Easy Ways to Add Science to Your Fall Homeschool Lessons
Seeking a relaxed approach when it comes to fall homeschool lessons? The following activities can be used in lieu of or as a supplement to your current science curriculum if you are looking for practical ways to teach fall science principles.
Leaf Color Change
Young learners will be beyond excited if you simply tell them one morning that you are taking school outside! Give them a paper bag or bucket and have them collect as many leaves of different colors as possible. Lay out a blanket in the grass and have your child sort the leaves by color. While outdoors in nature with your child, discuss the science of leaf color change. Why do leaves change color in the fall? Teach your young ones about how in the fall the days become shorter and the temperatures cooler causing the leaves to stop their food-making process. This causes the chlorophyll to break down. The green color begins to disappear, and the yellow and orange colors then become visible. Explain that due to chemical changes some leaves may even turn a purple color due to the development of red anthocyanin pigments, which you can show them if you have dogwood or sumac trees nearby. Then, have your children record leaf color change with nature art journals throughout the season. Remind them that the length of this beautiful display varies from year to year. Temperature, light, and the amount of water available to the trees will have a large effect on the length of your beautiful fall foliage. If you happen to have an early frost this fall, your trees that usually have bright red vibrancy might be a bit on the dull side. Encourage each child to keep a fall leaf notebook journal throughout your fall season regardless of how long or short it may be!

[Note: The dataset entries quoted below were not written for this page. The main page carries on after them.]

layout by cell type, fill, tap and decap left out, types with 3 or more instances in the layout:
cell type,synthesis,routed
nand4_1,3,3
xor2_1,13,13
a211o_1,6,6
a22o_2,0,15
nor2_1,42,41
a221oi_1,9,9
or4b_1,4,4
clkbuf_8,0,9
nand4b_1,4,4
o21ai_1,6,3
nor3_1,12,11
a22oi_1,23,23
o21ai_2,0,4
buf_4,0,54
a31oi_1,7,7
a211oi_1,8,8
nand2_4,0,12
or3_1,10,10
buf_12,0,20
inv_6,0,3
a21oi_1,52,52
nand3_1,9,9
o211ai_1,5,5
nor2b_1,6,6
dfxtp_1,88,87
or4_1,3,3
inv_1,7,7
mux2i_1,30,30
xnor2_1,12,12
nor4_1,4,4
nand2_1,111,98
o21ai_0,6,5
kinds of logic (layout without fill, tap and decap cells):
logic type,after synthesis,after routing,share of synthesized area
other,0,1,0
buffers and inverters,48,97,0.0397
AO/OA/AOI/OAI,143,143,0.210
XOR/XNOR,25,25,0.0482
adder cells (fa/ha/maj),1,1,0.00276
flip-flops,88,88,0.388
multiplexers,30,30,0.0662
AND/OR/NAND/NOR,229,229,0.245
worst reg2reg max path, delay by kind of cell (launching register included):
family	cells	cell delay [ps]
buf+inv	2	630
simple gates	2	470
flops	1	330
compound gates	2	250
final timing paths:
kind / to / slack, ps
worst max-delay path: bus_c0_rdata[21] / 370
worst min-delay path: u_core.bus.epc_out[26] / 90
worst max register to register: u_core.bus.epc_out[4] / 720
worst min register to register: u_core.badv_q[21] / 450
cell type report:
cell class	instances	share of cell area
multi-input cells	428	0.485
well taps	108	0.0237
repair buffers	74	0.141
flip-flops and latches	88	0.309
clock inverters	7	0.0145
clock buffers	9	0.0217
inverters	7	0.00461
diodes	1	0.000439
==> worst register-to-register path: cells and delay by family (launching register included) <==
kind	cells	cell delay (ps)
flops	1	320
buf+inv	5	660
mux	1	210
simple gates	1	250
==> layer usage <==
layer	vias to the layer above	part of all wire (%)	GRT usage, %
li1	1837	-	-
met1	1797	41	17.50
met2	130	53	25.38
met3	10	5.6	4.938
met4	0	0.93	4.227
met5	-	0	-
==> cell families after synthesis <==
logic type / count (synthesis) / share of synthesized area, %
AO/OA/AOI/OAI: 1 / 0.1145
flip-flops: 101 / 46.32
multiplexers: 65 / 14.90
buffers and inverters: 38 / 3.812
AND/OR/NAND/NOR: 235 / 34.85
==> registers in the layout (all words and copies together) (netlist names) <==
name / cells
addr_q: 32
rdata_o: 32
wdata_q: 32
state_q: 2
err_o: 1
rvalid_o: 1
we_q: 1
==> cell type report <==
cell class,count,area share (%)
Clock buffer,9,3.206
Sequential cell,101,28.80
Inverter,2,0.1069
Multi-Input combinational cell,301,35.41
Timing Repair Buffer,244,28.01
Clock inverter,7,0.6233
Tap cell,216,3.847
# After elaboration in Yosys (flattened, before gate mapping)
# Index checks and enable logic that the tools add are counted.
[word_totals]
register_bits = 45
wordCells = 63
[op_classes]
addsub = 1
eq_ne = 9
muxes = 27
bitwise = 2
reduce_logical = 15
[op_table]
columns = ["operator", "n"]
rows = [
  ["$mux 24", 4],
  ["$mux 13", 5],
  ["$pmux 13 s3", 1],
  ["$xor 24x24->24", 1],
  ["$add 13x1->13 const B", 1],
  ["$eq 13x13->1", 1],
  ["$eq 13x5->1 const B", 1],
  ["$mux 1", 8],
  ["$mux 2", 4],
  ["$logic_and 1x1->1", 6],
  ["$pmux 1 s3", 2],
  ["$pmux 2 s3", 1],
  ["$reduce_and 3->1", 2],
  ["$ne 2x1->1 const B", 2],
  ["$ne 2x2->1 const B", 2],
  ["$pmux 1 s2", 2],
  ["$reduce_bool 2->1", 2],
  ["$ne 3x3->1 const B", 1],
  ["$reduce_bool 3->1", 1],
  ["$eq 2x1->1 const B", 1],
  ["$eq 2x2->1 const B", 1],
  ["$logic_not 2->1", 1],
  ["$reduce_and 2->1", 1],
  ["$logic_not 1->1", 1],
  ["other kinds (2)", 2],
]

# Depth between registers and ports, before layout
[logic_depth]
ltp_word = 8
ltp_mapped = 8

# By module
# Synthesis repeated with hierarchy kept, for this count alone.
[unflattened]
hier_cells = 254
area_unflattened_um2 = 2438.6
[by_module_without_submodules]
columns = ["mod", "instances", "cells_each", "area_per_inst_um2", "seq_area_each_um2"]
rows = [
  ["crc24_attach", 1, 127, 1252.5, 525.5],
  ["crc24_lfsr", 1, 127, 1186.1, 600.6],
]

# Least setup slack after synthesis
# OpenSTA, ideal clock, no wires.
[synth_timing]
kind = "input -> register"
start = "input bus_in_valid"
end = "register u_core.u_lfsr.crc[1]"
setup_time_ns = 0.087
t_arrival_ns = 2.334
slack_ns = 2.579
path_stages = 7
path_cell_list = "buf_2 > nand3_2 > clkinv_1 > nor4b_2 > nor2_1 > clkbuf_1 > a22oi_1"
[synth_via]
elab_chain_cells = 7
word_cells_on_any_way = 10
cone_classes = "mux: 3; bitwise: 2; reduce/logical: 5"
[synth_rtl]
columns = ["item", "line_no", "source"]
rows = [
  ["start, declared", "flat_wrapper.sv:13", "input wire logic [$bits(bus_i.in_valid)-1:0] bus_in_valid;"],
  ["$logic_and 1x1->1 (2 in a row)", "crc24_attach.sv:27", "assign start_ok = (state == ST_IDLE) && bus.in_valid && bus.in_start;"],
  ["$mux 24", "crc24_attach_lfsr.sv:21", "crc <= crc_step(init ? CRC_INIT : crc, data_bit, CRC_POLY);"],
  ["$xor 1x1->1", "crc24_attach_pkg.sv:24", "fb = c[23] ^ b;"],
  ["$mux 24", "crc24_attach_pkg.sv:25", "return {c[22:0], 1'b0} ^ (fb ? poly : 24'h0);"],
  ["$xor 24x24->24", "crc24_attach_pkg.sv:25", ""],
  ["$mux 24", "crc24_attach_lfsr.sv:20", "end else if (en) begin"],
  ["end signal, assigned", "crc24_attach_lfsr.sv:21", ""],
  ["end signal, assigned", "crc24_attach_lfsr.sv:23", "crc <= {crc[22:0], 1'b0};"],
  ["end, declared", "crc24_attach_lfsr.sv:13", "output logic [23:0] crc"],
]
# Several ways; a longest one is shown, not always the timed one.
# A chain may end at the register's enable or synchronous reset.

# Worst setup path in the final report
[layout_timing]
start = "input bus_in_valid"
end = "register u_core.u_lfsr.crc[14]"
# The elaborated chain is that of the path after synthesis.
`config.mk`:
```
export PLATFORM = sky130hd
export DESIGN_NAME = irq_controller
export DESIGN_NICKNAME = d
export VERILOG_FILES = /design/src/rtl/irq_controller_pkg.sv /design/src/rtl/irq_controller_prio.sv /design/src/rtl/irq_controller.sv
export SDC_FILE = /design/constraint.sdc
export NUM_CORES = 1
export LEC_CHECK = 0
export ABC_CLOCK_PERIOD_IN_PS = 900
export CORE_UTILIZATION = 35
export CTS_CLUSTER_SIZE = 16
export DETAILED_ROUTE_END_ITERATION = 8
export GPL_TIMING_DRIVEN = 0
export PLACE_DENSITY_LB_ADDON = 0.25
export SLEW_MARGIN = 20
export SYNTH_ARGS = -nofsm -noshare
export SYNTH_HDL_FRONTEND = slang
export SYNTH_SLANG_ARGS = --single-unit
```
`constraint.sdc`:
```
create_clock -name clk -period 0.9 [get_ports clk]
set_input_delay 0.09 -clock clk [delete_from_list [all_inputs] [get_ports clk]]
set_output_delay 0.09 -clock clk [all_outputs]
set_load 0.1 [all_outputs]
```
`src/rtl/irq_controller_pkg.sv`:
```
// rtl/irq_controller_pkg.sv - shared state encodings, default sizes and source indices
package irq_controller_pkg;

  typedef enum logic [1:0] {
    IRQ_ST_IDLE    = 2'd0,
    IRQ_ST_REQ     = 2'd1,
    IRQ_ST_SERVICE = 2'd2
  } irq_state_e;

  localparam int IRQ_NUM_SRC_DEF = 4;
  localparam int IRQ_ID_W_DEF    = 2;

  localparam int IRQ_SRC_TIMER = 0;
  localparam int IRQ_SRC_KBD   = 1;

endpackage

```
`src/rtl/irq_controller_prio.sv`:
```
// rtl/irq_controller_prio.sv - lowest-index-wins priority encoder (irq_prio_enc)
module irq_prio_enc #(
  parameter int NUM_SRC = 4,
  parameter int ID_W    = 2
) (
  input  logic [NUM_SRC-1:0] eligible,
  output logic [ID_W-1:0]    id,
  output logic               valid
);

  // Scan downward so the lowest set index is the last one written.
  always_comb begin
    id    = '0;
    valid = 1'b0;
    for (int i = NUM_SRC - 1; i >= 0; i--) begin
      if (eligible[i]) begin
        id    = ID_W'(i);
        valid = 1'b1;
      end
    end
  end

endmodule

```
`src/rtl/irq_controller.sv`:
```
// rtl/irq_controller.sv - prioritised interrupt controller with mask and IDLE/REQ/SERVICE handshake
// IRQ_CTRL_EDGE_EN defined: edge-latched pending; undefined: pending samples the level each cycle.
module irq_controller
  import irq_controller_pkg::*;
#(
  parameter int NUM_SRC = IRQ_NUM_SRC_DEF,
  parameter int ID_W    = IRQ_ID_W_DEF
) (
  input  logic               clk,
  input  logic               clrn,
  input  logic [NUM_SRC-1:0] src_irq,
  input  logic               global_int_en,
  input  logic               mask_we,
  input  logic [NUM_SRC-1:0] mask_wdata,
  input  logic               cpu_ack,
  input  logic               eoi,
  output logic               cpu_irq,
  output logic [ID_W-1:0]    irq_id,
  output logic               in_service,
  output logic [NUM_SRC-1:0] mask,
  output logic [NUM_SRC-1:0] pending
);

  irq_state_e         state;
  logic [NUM_SRC-1:0] eligible;
  logic [ID_W-1:0]    win_id;
  logic               win_valid;

  assign eligible = pending & mask;

  irq_prio_enc #(
    .NUM_SRC (NUM_SRC),
    .ID_W    (ID_W)
  ) u_prio (
    .eligible (eligible),
    .id       (win_id),
    .valid    (win_valid)
  );

`ifdef IRQ_CTRL_EDGE_EN
  logic [NUM_SRC-1:0] src_q;
  logic [NUM_SRC-1:0] ack_clr;

  assign ack_clr = (state == IRQ_ST_REQ && cpu_ack) ? (NUM_SRC'(1) << irq_id) : '0;

  // src_q resets high so lines already asserted through reset are not seen as edges.
  always_ff @(posedge clk) begin
    if (!clrn) begin
      src_q   <= '1;
      pending <= '0;
    end else begin
      src_q   <= src_irq;
      pending <= (pending & ~ack_clr) | (src_irq & ~src_q);
    end
  end
`else
  always_ff @(posedge clk) begin
    if (!clrn) begin
      pending <= '0;
    end else begin
      pending <= src_irq;
    end
  end
`endif

  always_ff @(posedge clk) begin
    if (!clrn) begin
      mask <= '0;
    end else if (mask_we) begin
      mask <= mask_wdata;
    end
  end

  always_ff @(posedge clk) begin
    if (!clrn) begin
      state      <= IRQ_ST_IDLE;
      cpu_irq    <= 1'b0;
      in_service <= 1'b0;
      irq_id     <= '0;
    end else begin
      case (state)
        IRQ_ST_IDLE: begin
          if (global_int_en && win_valid) begin
            state   <= IRQ_ST_REQ;
            cpu_irq <= 1'b1;
            irq_id  <= win_id;
          end
        end
        // Once raised, only ack or loss of global enable ends the request.
        IRQ_ST_REQ: begin
          if (cpu_ack) begin
            state      <= IRQ_ST_SERVICE;
            cpu_irq    <= 1'b0;
            in_service <= 1'b1;
          end else if (!global_int_en) begin
            state   <= IRQ_ST_IDLE;
            cpu_irq <= 1'b0;
          end
        end
        IRQ_ST_SERVICE: begin
          if (eoi) begin
            state      <= IRQ_ST_IDLE;
            in_service <= 1'b0;
          end
        end
        default: begin
          state      <= IRQ_ST_IDLE;
          cpu_irq    <= 1'b0;
          in_service <= 1'b0;
        end
      endcase
    end
  end

endmodule
```
# Word level (Yosys, flattened, before mapping)
# Cells that the tools add are included.
# word_totals
reg_bits	14
input_bits	14
output_inout_bits	12
word_cells	41
# op_classes
n_eq_ne	6
mux	20
n_bitwise	3
reduce_logical	6
# op_table
operator	n
2-to-1 mux 2 bit	8
2-to-1 mux 1 bit	9
AND reduction 3 bit	3
inequality test 2 bit (second input constant)	3
one-hot mux 1 bit (3 select lines)	2
one-hot mux 2 bit (3 select lines)	1
AND 4 bit	1
inequality test 3 bit (second input constant)	1
== test 2 x 1 -> 1 bit (second input constant)	1
== test 2 bit (second input constant)	1
logical NOT 2 bit	1
inverter 1 bit	2
AND reduction 2 bit	1
logical AND 1 bit	1

# Longest topological paths before layout
# logic_depth
word_depth	8
mapped_depth	5
mapped_depth_nobuf	4

# Hierarchy
# Synthesis repeated with hierarchy kept, for this count alone.
# hier_totals
cells_unflattened	58
hier_area_um2	589.3
# modules_own_cells
module	n_inst	cells_per_inst	area_per_inst_um2
irq_controller	1	51	554.3
irq_prio_enc	1	7	35.0

# Worst setup path after synthesis
# Ideal clock, no wire load.
# synth_timing
path_kind	register to register
from	register mask[2]
to	register irq_id[0]
setup_time_ns	0.121
arrival_ns	1.595
required_ns	0.779
slack_ns	-0.817
path_stages_with_launch	5
path_buffers	0
period_less_slack_ns	1.717
cell_sequence	dfxtp_1 -> nand2_1 -> a32o_1 -> nand3_1 -> mux2i_1
# synth_between
elab_chain_cells	6
elab_cells_between_ends	9
classes_between	mux (6); bitwise (1); reduce/logical (2)
# synth_rtl
element	line	rtl
start, declared	irq_controller.sv:20	output logic [NUM_SRC-1:0] mask,
start signal, assigned	irq_controller.sv:70	mask <= mask_wdata;
AND 4 bit *	irq_controller.sv:29	assign eligible = pending & mask;
2-to-1 mux 1 bit (3 in series)	irq_controller_prio.sv:16	if (eligible[i]) begin
logical AND 1 bit	irq_controller.sv:83	if (global_int_en && win_valid) begin
AND reduction 2 bit (no source line)	--	
end signal, assigned	irq_controller.sv:86	irq_id <= win_id;
end, declared	irq_controller.sv:18	output logic [ID_W-1:0] irq_id,
# Mark *: on every way between the ends. The rest lies on a longest branch, timed or not.
# A chain may end at the register's enable or synchronous reset.

# Worst setup path in the final report
# layout_timing
from	register pending[0]
to	register irq_id[0]
# layout_between
elab_chain_cells	4
elab_cells_between_ends	5
classes_between	mux (2); bitwise (1); reduce/logical (2)
# layout_rtl
element	line	rtl
start, declared	irq_controller.sv:21	output logic [NUM_SRC-1:0] pending
start signal, assigned	irq_controller.sv:61	pending <= src_irq;
AND 4 bit *	irq_controller.sv:29	
2-to-1 mux 1 bit	irq_controller_prio.sv:16	
logical AND 1 bit	irq_controller.sv:83	
AND reduction 2 bit (no source line)	--	
# Marks and branches as above.

==> impl_metrics.env <==
export IMPL_slowest_stage="dfxtp_4"
export IMPL_final_cell_mix="clkdlybuf4s50_1, buf_12, dfxtp_4"
export IMPL_slew_headroom=0.8757
export IMPL_synthDistinctLibCells=22
export IMPL_ir_drop_mv=1.092
export IMPL_drive_above_1_share=0.4719
export IMPL_drc=0
export IMPL_area_growth_syn_to_layout_pct=85.31
export IMPL_die_w_microns=42.69
export IMPL_drtIter0Drc=13
export IMPL_drv_cap=0
export IMPL_worst_r2r_cell_count=4
export IMPL_hp_start="mask_we"
export IMPL_min_path_cells=3
export IMPL_diodes=0
export IMPL_criticalPathCategory="reg2reg"
export IMPL_dr_pass1_iters=4
export IMPL_htreeDepth=1
export IMPL_status="finished with violations"
export IMPL_fin_nets=104
export IMPL_grt_antenna_before_repair=0
export IMPL_holdPathEnd="mask[0]"
export IMPL_numCtsBuffers=3
export IMPL_arrival_ns=1.23
export IMPL_clock_sinks=14
export IMPL_switching_power_uw=499.9
export IMPL_syn_cell_area_sq_um=579.3
export IMPL_seqPwrFrac=0.450
export IMPL_rows=14
export IMPL_synth_area_leaders="dfxtp_1, mux2i_1, and2_1"
export IMPL_hold_class="in2reg"
export IMPL_clkTransAtPathRegs_ns=0.09
export IMPL_die_height_microns=42.69
export IMPL_wl_microns=1330
export IMPL_cp_start_kind="flop"
export IMPL_grt_overflow=0
export IMPL_ioPinCount=26
export IMPL_rrSetupSlack_ns=-0.14
export IMPL_yosys_warnings=0
export IMPL_async_reset_ff_frac=0
export IMPL_vias=498
export IMPL_cts_max_path_buffers=2
export IMPL_design_core_area_sq_um=1524
export IMPL_cts_tree="done"
export IMPL_grt_max_degree=11
export IMPL_cell_internal_pwr_uw=1005
export IMPL_tightest_slew_ns=0.1858
export IMPL_synth_area_per_cell_sq_um=9.819
export IMPL_rsz0062_at_grt="yes"
export IMPL_rr_startpoint="pending[0]"
export IMPL_place_gp_congestion=0.6783
export IMPL_synth_flop_cell="dfxtp_1"
export IMPL_power_density_nw_per_um2=1402
export IMPL_setup_viol=13
export IMPL_grt_pass1_wl_microns=2070
export IMPL_final_hold_viol_count=0
export IMPL_synth_cells=59
export IMPL_syn_num_nets=73
export IMPL_violations="negative setup slack"
export IMPL_die_area_sq_um=1822
export IMPL_synth_edf_count=0
export IMPL_timing_fmax_ghz=0.9635
export IMPL_p_clk_frac=0.231
export IMPL_start_util=0.3801
export IMPL_combPwrFrac=0.318
export IMPL_viasPerCell=4.743
export IMPL_utilization=0.7044
export IMPL_hpwl_microns=902.7
export IMPL_fin_skew_ns=0.009893
export IMPL_clk_latency_ns=0.27
export IMPL_post_route_worst_setup_slack_ns=-0.1379
export IMPL_worstPathRequired_ns=1.09
export IMPL_finalCriticalPeriod_ns=1.038
export IMPL_seq_area_frac_synth=0.4838
export IMPL_period_share=1.153
export IMPL_wl_per_cell_microns=12.67
export IMPL_ys_ff_latch=14
export IMPL_grt_usage=0.1564
export IMPL_cts_root_buf="clkbuf_4"
export IMPL_switching_share=0.3321
export IMPL_grt_pass1_vias=465
export IMPL_crit_chain="a22oi_2, nand3_2, nand2_2, mux2i_1"
export IMPL_cpPeakStageDelay_ns=0.36
export IMPL_end_kind="flop"
export IMPL_worst_path_buf_inv=0
export IMPL_netlist_area_leader_share=0.4838
export IMPL_cp_top_family="flip-flops"
export IMPL_postRouteAntennaNets=0
export IMPL_rr_endpoint="irq_id[0]"
export IMPL_cellLeakagePower_uw=0.0004412
export IMPL_timing_hold_ws_ns=0.1872
export IMPL_synth_top_cell_by_area="dfxtp_1"
export IMPL_io_buffers=24
export IMPL_crit_fanout=3
export IMPL_drv_slew=0
## synthesized netlist by cell type (all sizes together), types with 2 or more instances
cell type and count:
and2 6, mux2i 5, buf 2, a21oi 3, o21ai 3, dfxtp 14
nor2 3, nand3 2, nor2b 4, nand2 10
## through the flow
step | total power (uW) | cells | TNS (ns) | setup slack (ns) | cell area, sq um
after floorplan | 951.1 | 59 | -0.6331 | -0.1863 | 619.3
after global placement | 1069 | 99 | -9.985 | -0.6662 | 879.6
after detailed placement | 1073 | 99 | -9.955 | -0.6654 | 879.6
after CTS | 1485 | 104 | -0.6320 | -0.1316 | 1017
after global routing | 1581 | 105 | -1.143 | -0.2053 | 1074
final | 1505 | 105 | -0.5712 | -0.1379 | 1074
## final cells by class
cell class / instances / area, sq um
Timing Repair Buffer: 26 / 375.4
Buffer: 3 / 27.53
Clock buffer: 3 / 22.52
Fill cell: 118 / 450.4
Multi-Input combinational cell: 42 / 305.3
Tap cell: 16 / 20.02
Sequential cell: 14 / 319.1
Clock inverter: 1 / 3.754
## power by group through the flow
stage               clock network [uW]  logic [uW]  registers [uW]
floorplan                            0        81.1             870
global placement                     0         392             677
detailed placement                   0         396             677
CTS                                361         449             676
global route                       401         498             682
finish                             348         479             678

Temperature Changes Affected by Earth Rotation
As you study fall weather, keep track of daily temperatures in a journal. Research record highs and lows for each day and see where your daily temperatures fall. Also consider tracking the length of daylight and the distance of the sun from your hemisphere.
Track Migrating Birds through Your Area
My family is blessed to live in the mountains surrounded by a plethora of trees. Over a decade ago when we moved here, we were eating breakfast and became startled by a loud noise in the backyard. When we stepped out on the back porch, we noticed that our beautiful trees were completely black! They were covered in birds, and the sound of them was deafening! Year after year, we wait for these birds to begin their migration journey, and we enjoy watching them flit from tree to tree throughout our yard. Are you able to witness birds migrating in your area? If so, keep a journal! Record the date of migration through your area each year. Include the common name of each type of bird as well as the scientific name. You can also use this as an opportunity for your children to work on their art skills. Encourage them to draw the birds they witness traveling through the area in their nature journals. Hesitant artists can use online videos or step-by-step PDFs. Regardless of your child’s age, you can research each bird’s migratory pattern and track on a map.
Bring Fall Indoors
For the days you need to stay indoors, consider sensory bins for the younger ones and science experiments, lapbooks, and unit studies for the older ones. Prepare ahead of time for rainy days with bins filled with pine needles, acorns, leaves, and the like for your preschooler to enjoy. The older ones can be kept busy with fall-related lapbooks or unit studies on pumpkins, apples, or leaves. Experiments could include dissecting a pumpkin, an apple volcano, or sprouting Indian corn. You also can consider bringing science into the kitchen and teach your children the science behind making popcorn. Corn is a favorite fall treat so why not teach them the science behind making popcorn! Discuss whether a physical or chemical change is taking place while asking the question, “What makes popcorn pop?” Explain how there is a tiny droplet of water inside of each popcorn kernel. This droplet is encased by the hull, a hard shell. When heated up, the water droplet turns to steam. Pressure is built up inside the hull, and it explodes, causing you to hear it pop! What you are hearing is the water suddenly escaping the kernel.
Whether indoors or outdoors, you can enjoy fall time with your children while organically adding some science into the mix!